How to Optimise Indicator Settings Without Fooling Yourself

Tuning parameters is useful; tuning them until the past looks perfect is self-deception.

In short: Sound optimisation means finding settings that work robustly across many conditions and out-of-sample data, not the single best-performing setting on your historical sample — which is almost always a fluke that fails live.

Why optimise at all

Default settings like RSI(14) or MACD(12,26,9) are sensible starting points, not sacred numbers. Different instruments and timeframes have different rhythms — Bank Nifty is faster and more volatile than Nifty, so a setting tuned for one may be too jumpy or too slow for the other. Thoughtful optimisation asks whether a setting suits the character of what you trade. The danger is not optimisation itself but the seductive slide from 'find a setting that fits' to 'find the setting that would have been perfect'.

The single-best-setting trap

If you test hundreds of RSI periods on Nifty's last two years and pick the one with the highest return, you have almost certainly found noise, not signal. That exact setting fit the random details of that specific stretch of history and has no reason to keep working. The tell-tale sign is fragility: if RSI(11) was brilliant but RSI(10) and RSI(12) were poor, the result is a fluke. Real edges are broad — nearby settings should perform similarly.

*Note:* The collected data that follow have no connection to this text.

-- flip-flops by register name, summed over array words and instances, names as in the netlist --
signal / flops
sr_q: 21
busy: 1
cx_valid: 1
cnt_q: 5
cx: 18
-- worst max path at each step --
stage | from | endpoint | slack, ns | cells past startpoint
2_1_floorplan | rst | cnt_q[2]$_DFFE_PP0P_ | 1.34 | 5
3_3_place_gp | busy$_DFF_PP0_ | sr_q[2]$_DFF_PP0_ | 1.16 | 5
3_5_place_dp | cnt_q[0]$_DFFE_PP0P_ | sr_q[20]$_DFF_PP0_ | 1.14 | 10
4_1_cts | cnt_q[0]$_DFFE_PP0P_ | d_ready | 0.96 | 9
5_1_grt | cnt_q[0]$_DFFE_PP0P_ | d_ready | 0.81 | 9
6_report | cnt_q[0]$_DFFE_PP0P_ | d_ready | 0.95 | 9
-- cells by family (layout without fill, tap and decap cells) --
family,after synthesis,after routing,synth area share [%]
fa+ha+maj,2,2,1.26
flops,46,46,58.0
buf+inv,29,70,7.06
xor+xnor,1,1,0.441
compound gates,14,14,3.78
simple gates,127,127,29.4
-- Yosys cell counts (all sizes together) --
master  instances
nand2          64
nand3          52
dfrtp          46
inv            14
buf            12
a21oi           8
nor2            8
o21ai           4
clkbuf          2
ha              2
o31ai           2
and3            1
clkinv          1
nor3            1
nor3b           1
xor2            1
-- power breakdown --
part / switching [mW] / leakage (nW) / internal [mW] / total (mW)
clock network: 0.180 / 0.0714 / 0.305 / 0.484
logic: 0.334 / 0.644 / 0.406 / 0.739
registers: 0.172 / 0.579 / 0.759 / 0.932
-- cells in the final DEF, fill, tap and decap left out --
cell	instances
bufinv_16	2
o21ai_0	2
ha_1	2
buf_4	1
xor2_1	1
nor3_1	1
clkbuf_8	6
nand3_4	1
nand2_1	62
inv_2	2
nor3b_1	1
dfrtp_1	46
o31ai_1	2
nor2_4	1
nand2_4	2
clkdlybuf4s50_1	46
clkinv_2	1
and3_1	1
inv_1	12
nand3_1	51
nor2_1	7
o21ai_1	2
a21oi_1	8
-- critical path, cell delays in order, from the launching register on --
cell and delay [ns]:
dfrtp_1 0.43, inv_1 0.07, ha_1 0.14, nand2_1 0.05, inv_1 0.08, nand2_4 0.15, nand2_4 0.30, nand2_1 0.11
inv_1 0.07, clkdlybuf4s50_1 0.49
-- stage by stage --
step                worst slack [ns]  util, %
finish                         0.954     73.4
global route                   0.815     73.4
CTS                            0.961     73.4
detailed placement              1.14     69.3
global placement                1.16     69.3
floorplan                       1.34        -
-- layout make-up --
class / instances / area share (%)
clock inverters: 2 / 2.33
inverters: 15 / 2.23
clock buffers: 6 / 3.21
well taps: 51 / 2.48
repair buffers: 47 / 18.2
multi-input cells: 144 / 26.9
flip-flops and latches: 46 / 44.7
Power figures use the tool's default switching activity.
$ cat config.mk
export PLATFORM = sky130hd
export DESIGN_NAME = mem_line_master
export DESIGN_NICKNAME = d
export VERILOG_FILES = /design/src/rtl/mem_line_pkg.sv /design/src/rtl/mem_word_counter.sv /design/src/rtl/mem_line_master.sv
export SDC_FILE = /design/constraint.sdc
export NUM_CORES = 1
export LEC_CHECK = 0
export ABC_AREA = 0
export BUFFER_PORTS_ARGS = -buffer_cell sky130_fd_sc_hd__buf_2
export CELL_PAD_IN_SITES_DETAIL_PLACEMENT = 0
export CELL_PAD_IN_SITES_GLOBAL_PLACEMENT = 1
export CORE_ASPECT_RATIO = 1.75
export CORE_MARGIN = 1.5
export CORE_UTILIZATION = 32
export DETAILED_ROUTE_END_ITERATION = 7
export PLACE_DENSITY_LB_ADDON = 0.1
export SETUP_SLACK_MARGIN = 0.5
export SYNTH_ARGS = -nofsm -noshare
export SYNTH_HDL_FRONTEND = slang
export SYNTH_HIERARCHICAL = 1
export SYNTH_SLANG_ARGS = --single-unit
$ cat constraint.sdc
create_clock -name clk -period 20.8 [get_ports clk]
set_input_delay 0 -clock clk [delete_from_list [all_inputs] [get_ports clk]]
set_output_delay 0 -clock clk [all_outputs]
set_load 0.01 [all_outputs]
--- src/rtl/mac_tile_vec.sv ---
// mac_tile_vec: systolic MAC tile with LANES signed multiplies per cycle.
// Weight-stationary mode passes psums north->south through a combinational MAC.
// Output-stationary mode accumulates locally and drains through out_s on request.
module mac_tile_vec #(
    parameter int BW      = 4,
    parameter int PSUM_BW = 16,
    parameter int LANES   = 2
) (
    input  logic                  clk,
    input  logic                  reset,
    input  logic                  os_en,
    input  logic [LANES*BW-1:0]   in_w,
    input  logic [2:0]            inst_w,
    input  logic [PSUM_BW-1:0]    in_n,
    output logic [LANES*BW-1:0]   out_e,
    output logic [2:0]            inst_e,
    output logic [PSUM_BW-1:0]    out_s,
    output logic [PSUM_BW-1:0]    c_q_out,
    output logic                  drain_valid,
    output logic                  sat_flag
);

    localparam int VW = LANES * BW;

    typedef enum logic [1:0] {IDLE, ACC, FOLD, DRAIN} state_e;

    state_e               state_q, state_d;
    logic                 mode_q, mode_d;
    logic                 loaded_q, loaded_d;
    logic [VW-1:0]        a_q, a_d;
    logic [VW-1:0]        b_q, b_d;
    logic [PSUM_BW-1:0]   c_q, c_d;
    logic [2:0]           inst_e_q, inst_e_d;
    logic                 drain_valid_q, drain_valid_d;
    logic                 sat_q, sat_d;

    logic signed [2*BW-1:0]    prod;
    logic signed [PSUM_BW-1:0] dot;
    logic signed [PSUM_BW:0]   mac_full;
    logic                      mac_ovf;
    logic [PSUM_BW-1:0]        mac_sat;

    // Dot product of the registered operands plus c_q, clamped to the psum range.
    always_comb begin
        dot = '0;
        for (int unsigned k = 0; k < LANES; k++) begin
            prod = $signed(a_q[k*BW +: BW]) * $signed(b_q[k*BW +: BW]);
            dot  = dot + $signed({{(PSUM_BW-2*BW){prod[2*BW-1]}}, prod});
        end
        mac_full = $signed({c_q[PSUM_BW-1], c_q}) + $signed({dot[PSUM_BW-1], dot});
        // One guard bit suffices: c_q and dot both fit in PSUM_BW signed bits.
        mac_ovf  = mac_full[PSUM_BW] ^ mac_full[PSUM_BW-1];
        mac_sat  = mac_ovf ? {mac_full[PSUM_BW], {(PSUM_BW-1){~mac_full[PSUM_BW]}}}
                           : mac_full[PSUM_BW-1:0];
    end

    // Next-state logic for both dataflow modes and the OS control FSM.
    always_comb begin
        state_d       = state_q;
        mode_d        = mode_q;
        loaded_d      = loaded_q;
        a_d           = a_q;
        b_d           = b_q;
        c_d           = c_q;
        inst_e_d      = inst_e_q;
        drain_valid_d = 1'b0;
        sat_d         = sat_q;
        if (!mode_q) begin
            // WS never leaves IDLE, so the mode register follows os_en every cycle.
            mode_d   = os_en;
            c_d      = in_n;
            if (inst_w[0] || inst_w[1]) a_d = in_w;
            if (inst_w[0] && !loaded_q) begin
                b_d      = in_w;
                loaded_d = 1'b1;
            end
            inst_e_d = {1'b0, inst_w[1], inst_w[0] & loaded_q};
        end else begin
            loaded_d = 1'b1;
            inst_e_d = inst_w;
            if (inst_w[1]) begin
                a_d = in_w;
                b_d = in_n[VW-1:0];
            end
            unique case (state_q)
                IDLE: begin
                    // Mode only re-latches when idle is not being left this cycle.
                    if (inst_w[1]) begin
                        state_d = ACC;
                    end else if (inst_w[2]) begin
                        state_d       = DRAIN;
                        drain_valid_d = 1'b1;
                    end else begin
                        mode_d = os_en;
                    end
                end
                ACC: begin
                    if (inst_w[1]) begin
                        c_d   = mac_sat;
                        sat_d = sat_q | mac_ovf;
                    end else begin
                        state_d = FOLD;
                    end
                end
                FOLD: begin
                    c_d     = mac_sat;
                    sat_d   = sat_q | mac_ovf;
                    state_d = IDLE;
                end
                DRAIN: begin
                    c_d     = '0;
                    sat_d   = 1'b0;
                    state_d = IDLE;
                end
                default: state_d = IDLE;
            endcase
        end
    end

    // State registers with asynchronous active-low clear.
    always_ff @(posedge clk or negedge reset) begin
        if (!reset) begin
            state_q       <= IDLE;
            mode_q        <= 1'b0;
            loaded_q      <= 1'b0;
            a_q           <= '0;
            b_q           <= '0;
            c_q           <= '0;
            inst_e_q      <= '0;
            drain_valid_q <= 1'b0;
            sat_q         <= 1'b0;
        end else begin
            state_q       <= state_d;
            mode_q        <= mode_d;
            loaded_q      <= loaded_d;
            a_q           <= a_d;
            b_q           <= b_d;
            c_q           <= c_d;
            inst_e_q      <= inst_e_d;
            drain_valid_q <= drain_valid_d;
            sat_q         <= sat_d;
        end
    end

    // South output: WS psum, OS weight pass-through, or the local accumulator.
    always_comb begin
        if (!mode_q)                out_s = mac_sat;
        else if (state_q == DRAIN)  out_s = c_q;
        else if (inst_w[1])         out_s = {{(PSUM_BW-VW){1'b0}}, in_n[VW-1:0]};
        else                        out_s = c_q;
    end

    assign out_e       = a_q;
    assign inst_e      = inst_e_q;
    assign c_q_out     = c_q;
    assign drain_valid = drain_valid_q;
    assign sat_flag    = sat_q;

endmodule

In-sample and out-of-sample

The core discipline is splitting your data. Optimise on one portion (in-sample), then test the chosen setting on a separate portion the optimisation never saw (out-of-sample). If a setting that looked great in-sample also holds up out-of-sample, you have some evidence it captures something real. If it collapses out-of-sample, you overfitted. Without this split, every optimisation looks successful, because you are simply describing the data you tuned on.

Prefer robust plateaus over sharp peaks

When you chart performance across a range of settings, look for a broad plateau rather than a single sharp peak. A plateau — where many neighbouring settings all work reasonably — means the edge is stable and not dependent on a precise number you got lucky with. A lone spike surrounded by poor results is the signature of curve-fitting. Choosing a setting from the middle of a plateau is far safer than chasing the highest bar on the chart.

Change one thing at a time

Optimise deliberately, not by brute force over everything at once. Tuning the RSI period, its overbought/oversold levels, the trend filter and the stop simultaneously creates an astronomical number of combinations, and the best of them is guaranteed to be lucky. Fix most parameters at sensible values and vary one at a time, watching whether performance changes smoothly and understandably. If you cannot explain why a setting helps, be suspicious of it.

Account for costs and regime

Optimisation done without realistic costs is fantasy. Include brokerage, STT, slippage and the bid-ask spread, because a setting that trades often may look great gross and lose net — this matters especially for intraday Nifty and Bank Nifty strategies where costs accumulate fast. Also test across different regimes: a setting tuned only on a trending year will fail in a ranging one. Robustness across costs and conditions matters more than any peak return figure.

Key takeaways

  • Defaults are starting points; tuning to an instrument's character is legitimate.
  • The single best historical setting is almost always noise that fails live.
  • Split data into in-sample and out-of-sample to detect overfitting.
  • Choose settings from broad plateaus, not sharp isolated peaks.
  • Include realistic costs and test across regimes before trusting any setting.

FAQ

Should I change indicator settings from the defaults?
You can, if you have a reason — different instruments and timeframes have different rhythms. But defaults like RSI(14) are sensible, and changing settings should make an indicator fit the market's character, not just fit past data.
What is the danger of optimising indicator settings?
The main danger is overfitting: picking the setting that performed best on your historical sample. That setting usually fit random noise in that specific data and fails on new data.
What is in-sample and out-of-sample testing?
You optimise on one portion of data (in-sample), then test the chosen setting on a separate portion it never saw (out-of-sample). Holding up out-of-sample is evidence the setting captures something real.
Why should I prefer a plateau over a peak?
A broad plateau means many nearby settings work, so the edge is stable. A lone sharp peak surrounded by poor results is a sign of curve-fitting and luck.
How many parameters should I optimise at once?
Ideally one at a time. Tuning many parameters together creates huge numbers of combinations, and the best of them is almost guaranteed to be a lucky fluke rather than a real edge.
Do trading costs matter when optimising?
Very much. Brokerage, STT, slippage and spreads can turn a gross-profitable setting into a net loss, especially for frequent intraday Nifty and Bank Nifty trades. Always optimise with realistic costs included.
How do I know if I have overfitted?
Warning signs include a setting that works only at one exact value, results that collapse out-of-sample, and performance that depends on many jointly tuned parameters you cannot explain.
Is the default RSI(14) good enough?
For many traders, yes. The defaults are widely used and robust. Optimisation should be a careful refinement for a specific instrument or timeframe, not a search for a magic winning number.

Published 24 March 2026. Educational content only — not investment advice.

Educational content only — not investment advice.